● **Aim of the task**:
Retype each entry. Leave nothing out.

(Collected data entries)
`src/rtl/hazard_pkg.sv`:
```
// hazard_pkg -- shared constants for the pipeline hazard controller.
//   Timing encodings for tuse (cycles until a source operand is consumed)
//   and tnew (cycles until a produced result can be forwarded), default MDU
//   latencies, and a helper that sizes the MDU busy counter.
package hazard_pkg;

  // tuse encodings: where the consuming instruction needs its operand
  localparam logic [1:0] TUSE_D = 2'd0;
  localparam logic [1:0] TUSE_E = 2'd1;
  localparam logic [1:0] TUSE_M = 2'd2;

  // tnew encodings: how many cycles until the producer's result is ready
  localparam logic [1:0] TNEW_NOW = 2'd0;
  localparam logic [1:0] TNEW_1   = 2'd1;
  localparam logic [1:0] TNEW_2   = 2'd2;

  // default MDU occupancy in cycles
  localparam int MULT_CYC_DEF = 5;
  localparam int DIV_CYC_DEF  = 10;

  // Width needed to hold the larger of the two MDU latencies.
  function automatic int cnt_width(input int a, input int b);
    int m;
    m = (a > b) ? a : b;
    if (m < 1) m = 1;
    return $clog2(m + 1);
  endfunction

endpackage

```
`src/rtl/hazard_ctrl_mdu_busy_ctr.sv`:
```
// mdu_busy_ctr -- tracks how long the multiply/divide unit stays occupied.
//   clk    : rising-edge clock
//   reset  : asynchronous, active-high; abandons any in-flight count
//   start  : operation issued this cycle (ignored while busy)
//   is_div : issued operation is a divide (else multiply)
//   busy   : high while the counter is nonzero
module mdu_busy_ctr
  import hazard_pkg::*;
#(
  parameter int MULT_CYC = MULT_CYC_DEF,
  parameter int DIV_CYC  = DIV_CYC_DEF
) (
  input  logic clk,
  input  logic reset,
  input  logic start,
  input  logic is_div,
  output logic busy
);

  localparam int CNT_W = cnt_width(MULT_CYC, DIV_CYC);
  localparam logic [CNT_W-1:0] MULT_LD = CNT_W'(MULT_CYC);
  localparam logic [CNT_W-1:0] DIV_LD  = CNT_W'(DIV_CYC);

  if (MULT_CYC < 1 || DIV_CYC < 1) begin : g_bad_cfg
    $error("mdu_busy_ctr: MULT_CYC and DIV_CYC must both be at least 1");
  end

  logic [CNT_W-1:0] cnt;

  // A start arriving while busy neither reloads nor extends the count.
  always_ff @(posedge clk or posedge reset) begin
    if (reset) begin
      cnt <= '0;
    end else if (start && (cnt == '0)) begin
      cnt <= is_div ? DIV_LD : MULT_LD;
    end else if (cnt != '0) begin
      cnt <= cnt - CNT_W'(1);
    end
  end

  assign busy = (cnt != '0);

endmodule

```
`src/rtl/hazard_ctrl.sv`:
```
// hazard_ctrl -- decode-stage stall/flush generation for a 5-stage pipeline.
//   Register hazards: a D-stage source that matches the E or M destination
//   stalls when it is needed (tuse) before the producer can forward (tnew).
//   Register 0 never hazards. MDU hazards stall any mult/div/hi/lo
//   instruction while the MDU is busy or being issued in E.
// Ports:
//   clk, reset            : clock, asynchronous active-high reset
//   rs_D, rt_D            : D-stage source addresses
//   use_rs_D, use_rt_D    : source actually read
//   tuse_rs_D, tuse_rt_D  : cycles until each source is consumed
//   a3_E, tnew_E          : E-stage destination and its readiness
//   a3_M, tnew_M          : M-stage destination and its readiness
//   md_start_E, md_is_div_E : MDU issue in E and its kind
//   md_use_D              : D instruction touches the MDU
//   stall, flush_E        : freeze F/D, bubble into D/E (identical)
//   md_busy               : MDU operation in flight
//   stall_cnt             : saturating stall-cycle counter, present only
//                           when HAZARD_STALL_CNT_EN is defined
module hazard_ctrl
  import hazard_pkg::*;
#(
  parameter int REG_AW   = 5,
  parameter int MULT_CYC = MULT_CYC_DEF,
  parameter int DIV_CYC  = DIV_CYC_DEF
) (
  input  logic              clk,
  input  logic              reset,
  input  logic [REG_AW-1:0] rs_D,
  input  logic [REG_AW-1:0] rt_D,
  input  logic              use_rs_D,
  input  logic              use_rt_D,
  input  logic [1:0]        tuse_rs_D,
  input  logic [1:0]        tuse_rt_D,
  input  logic [REG_AW-1:0] a3_E,
  input  logic [1:0]        tnew_E,
  input  logic [REG_AW-1:0] a3_M,
  input  logic [1:0]        tnew_M,
  input  logic              md_start_E,
  input  logic              md_is_div_E,
  input  logic              md_use_D,
  output logic              stall,
  output logic              flush_E,
  output logic              md_busy
`ifdef HAZARD_STALL_CNT_EN
  ,
  output logic [31:0]       stall_cnt
`endif
);

  // One source operand against both producer stages; E and M are equal peers.
  function automatic logic src_hazard(
    input logic              use_src,
    input logic [REG_AW-1:0] src,
    input logic [1:0]        tuse,
    input logic [REG_AW-1:0] dst_e,
    input logic [1:0]        tn_e,
    input logic [REG_AW-1:0] dst_m,
    input logic [1:0]        tn_m
  );
    logic hit_e, hit_m;
    hit_e = (src == dst_e) && (tuse < tn_e);
    hit_m = (src == dst_m) && (tuse < tn_m);
    return use_src && (src != '0) && (hit_e || hit_m);
  endfunction

  logic rs_haz, rt_haz, md_haz;

  mdu_busy_ctr #(
    .MULT_CYC (MULT_CYC),
    .DIV_CYC  (DIV_CYC)
  ) u_busy (
    .clk    (clk),
    .reset  (reset),
    .start  (md_start_E),
    .is_div (md_is_div_E),
    .busy   (md_busy)
  );

  always_comb begin
    rs_haz  = src_hazard(use_rs_D, rs_D, tuse_rs_D, a3_E, tnew_E, a3_M, tnew_M);
    rt_haz  = src_hazard(use_rt_D, rt_D, tuse_rt_D, a3_E, tnew_E, a3_M, tnew_M);
    md_haz  = md_use_D && (md_busy || md_start_E);
    stall   = rs_haz || rt_haz || md_haz;
    flush_E = stall;
  end

`ifdef HAZARD_STALL_CNT_EN
  always_ff @(posedge clk or posedge reset) begin
    if (reset) begin
      stall_cnt <= '0;
    end else if (stall && (stall_cnt != 32'hFFFF_FFFF)) begin
      stall_cnt <= stall_cnt + 32'd1;
    end
  end
`endif

endmodule

```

● **Task output**:
`src/rtl/hazard_pkg.sv`:
```
// hazard_pkg -- shared constants for the pipeline hazard controller.
//   Timing encodings for tuse (cycles until a source operand is consumed)
//   and tnew (cycles until a produced result can be forwarded), default MDU
//   latencies, and a helper that sizes the MDU busy counter.
package hazard_pkg;

  // tuse encodings: where the consuming instruction needs its operand
  localparam logic [1:0] TUSE_D = 2'd0;
  localparam logic [1:0] TUSE_E = 2'd1;
  localparam logic [1:0] TUSE_M = 2'd2;

  // tnew encodings: how many cycles until the producer's result is ready
  localparam logic [1:0] TNEW_NOW = 2'd0;
  localparam logic [1:0] TNEW_1   = 2'd1;
  localparam logic [1:0] TNEW_2   = 2'd2;

  // default MDU occupancy in cycles
  localparam int MULT_CYC_DEF = 5;
  localparam int DIV_CYC_DEF  = 10;

  // Width needed to hold the larger of the two MDU latencies.
  function automatic int cnt_width(input int a, input int b);
    int m;
    m = (a > b) ? a : b;
    if (m < 1) m = 1;
    return $clog2(m + 1);
  endfunction

endpackage

```
`src/rtl/hazard_ctrl_mdu_busy_ctr.sv`:
```
// mdu_busy_ctr -- tracks how long the multiply/divide unit stays occupied.
//   clk    : rising-edge clock
//   reset  : asynchronous, active-high; abandons any in-flight count
//   start  : operation issued this cycle (ignored while busy)
//   is_div : issued operation is a divide (else multiply)
//   busy   : high while the counter is nonzero
module mdu_busy_ctr
  import hazard_pkg::*;
#(
  parameter int MULT_CYC = MULT_CYC_DEF,
  parameter int DIV_CYC  = DIV_CYC_DEF
) (
  input  logic clk,
  input  logic reset,
  input  logic start,
  input  logic is_div,
  output logic busy
);

  localparam int CNT_W = cnt_width(MULT_CYC, DIV_CYC);
  localparam logic [CNT_W-1:0] MULT_LD = CNT_W'(MULT_CYC);
  localparam logic [CNT_W-1:0] DIV_LD  = CNT_W'(DIV_CYC);

  if (MULT_CYC < 1 || DIV_CYC < 1) begin : g_bad_cfg
    $error("mdu_busy_ctr: MULT_CYC and DIV_CYC must both be at least 1");
  end

  logic [CNT_W-1:0] cnt;

  // A start arriving while busy neither reloads nor extends the count.
  always_ff @(posedge clk or posedge reset) begin
    if (reset) begin
      cnt <= '0;
    end else if (start && (cnt == '0)) begin
      cnt <= is_div ? DIV_LD : MULT_LD;
    end else if (cnt != '0) begin
      cnt <= cnt - CNT_W'(1);
    end
  end

  assign busy = (cnt != '0);

endmodule

```
`src/rtl/hazard_ctrl.sv`:
```
// hazard_ctrl -- decode-stage stall/flush generation for a 5-stage pipeline.
//   Register hazards: a D-stage source that matches the E or M destination
//   stalls when it is needed (tuse) before the producer can forward (tnew).
//   Register 0 never hazards. MDU hazards stall any mult/div/hi/lo
//   instruction while the MDU is busy or being issued in E.
// Ports:
//   clk, reset            : clock, asynchronous active-high reset
//   rs_D, rt_D            : D-stage source addresses
//   use_rs_D, use_rt_D    : source actually read
//   tuse_rs_D, tuse_rt_D  : cycles until each source is consumed
//   a3_E, tnew_E          : E-stage destination and its readiness
//   a3_M, tnew_M          : M-stage destination and its readiness
//   md_start_E, md_is_div_E : MDU issue in E and its kind
//   md_use_D              : D instruction touches the MDU
//   stall, flush_E        : freeze F/D, bubble into D/E (identical)
//   md_busy               : MDU operation in flight
//   stall_cnt             : saturating stall-cycle counter, present only
//                           when HAZARD_STALL_CNT_EN is defined
module hazard_ctrl
  import hazard_pkg::*;
#(
  parameter int REG_AW   = 5,
  parameter int MULT_CYC = MULT_CYC_DEF,
  parameter int DIV_CYC  = DIV_CYC_DEF
) (
  input  logic              clk,
  input  logic              reset,
  input  logic [REG_AW-1:0] rs_D,
  input  logic [REG_AW-1:0] rt_D,
  input  logic              use_rs_D,
  input  logic              use_rt_D,
  input  logic [1:0]        tuse_rs_D,
  input  logic [1:0]        tuse_rt_D,
  input  logic [REG_AW-1:0] a3_E,
  input  logic [1:0]        tnew_E,
  input  logic [REG_AW-1:0] a3_M,
  input  logic [1:0]        tnew_M,
  input  logic              md_start_E,
  input  logic              md_is_div_E,
  input  logic              md_use_D,
  output logic              stall,
  output logic              flush_E,
  output logic              md_busy
`ifdef HAZARD_STALL_CNT_EN
  ,
  output logic [31:0]       stall_cnt
`endif
);

  // One source operand against both producer stages; E and M are equal peers.
  function automatic logic src_hazard(
    input logic              use_src,
    input logic [REG_AW-1:0] src,
    input logic [1:0]        tuse,
    input logic [REG_AW-1:0] dst_e,
    input logic [1:0]        tn_e,
    input logic [REG_AW-1:0] dst_m,
    input logic [1:0]        tn_m
  );
    logic hit_e, hit_m;
    hit_e = (src == dst_e) && (tuse < tn_e);
    hit_m = (src == dst_m) && (tuse < tn_m);
    return use_src && (src != '0) && (hit_e || hit_m);
  endfunction

  logic rs_haz, rt_haz, md_haz;

  mdu_busy_ctr #(
    .MULT_CYC (MULT_CYC),
    .DIV_CYC  (DIV_CYC)
  ) u_busy (
    .clk    (clk),
    .reset  (reset),
    .start  (md_start_E),
    .is_div (md_is_div_E),
    .busy   (md_busy)
  );

  always_comb begin
    rs_haz  = src_hazard(use_rs_D, rs_D, tuse_rs_D, a3_E, tnew_E, a3_M, tnew_M);
    rt_haz  = src_hazard(use_rt_D, rt_D, tuse_rt_D, a3_E, tnew_E, a3_M, tnew_M);
    md_haz  = md_use_D && (md_busy || md_start_E);
    stall   = rs_haz || rt_haz || md_haz;
    flush_E = stall;
  end

`ifdef HAZARD_STALL_CNT_EN
  always_ff @(posedge clk or posedge reset) begin
    if (reset) begin
      stall_cnt <= '0;
    end else if (stall && (stall_cnt != 32'hFFFF_FFFF)) begin
      stall_cnt <= stall_cnt + 32'd1;
    end
  end
`endif

endmodule

```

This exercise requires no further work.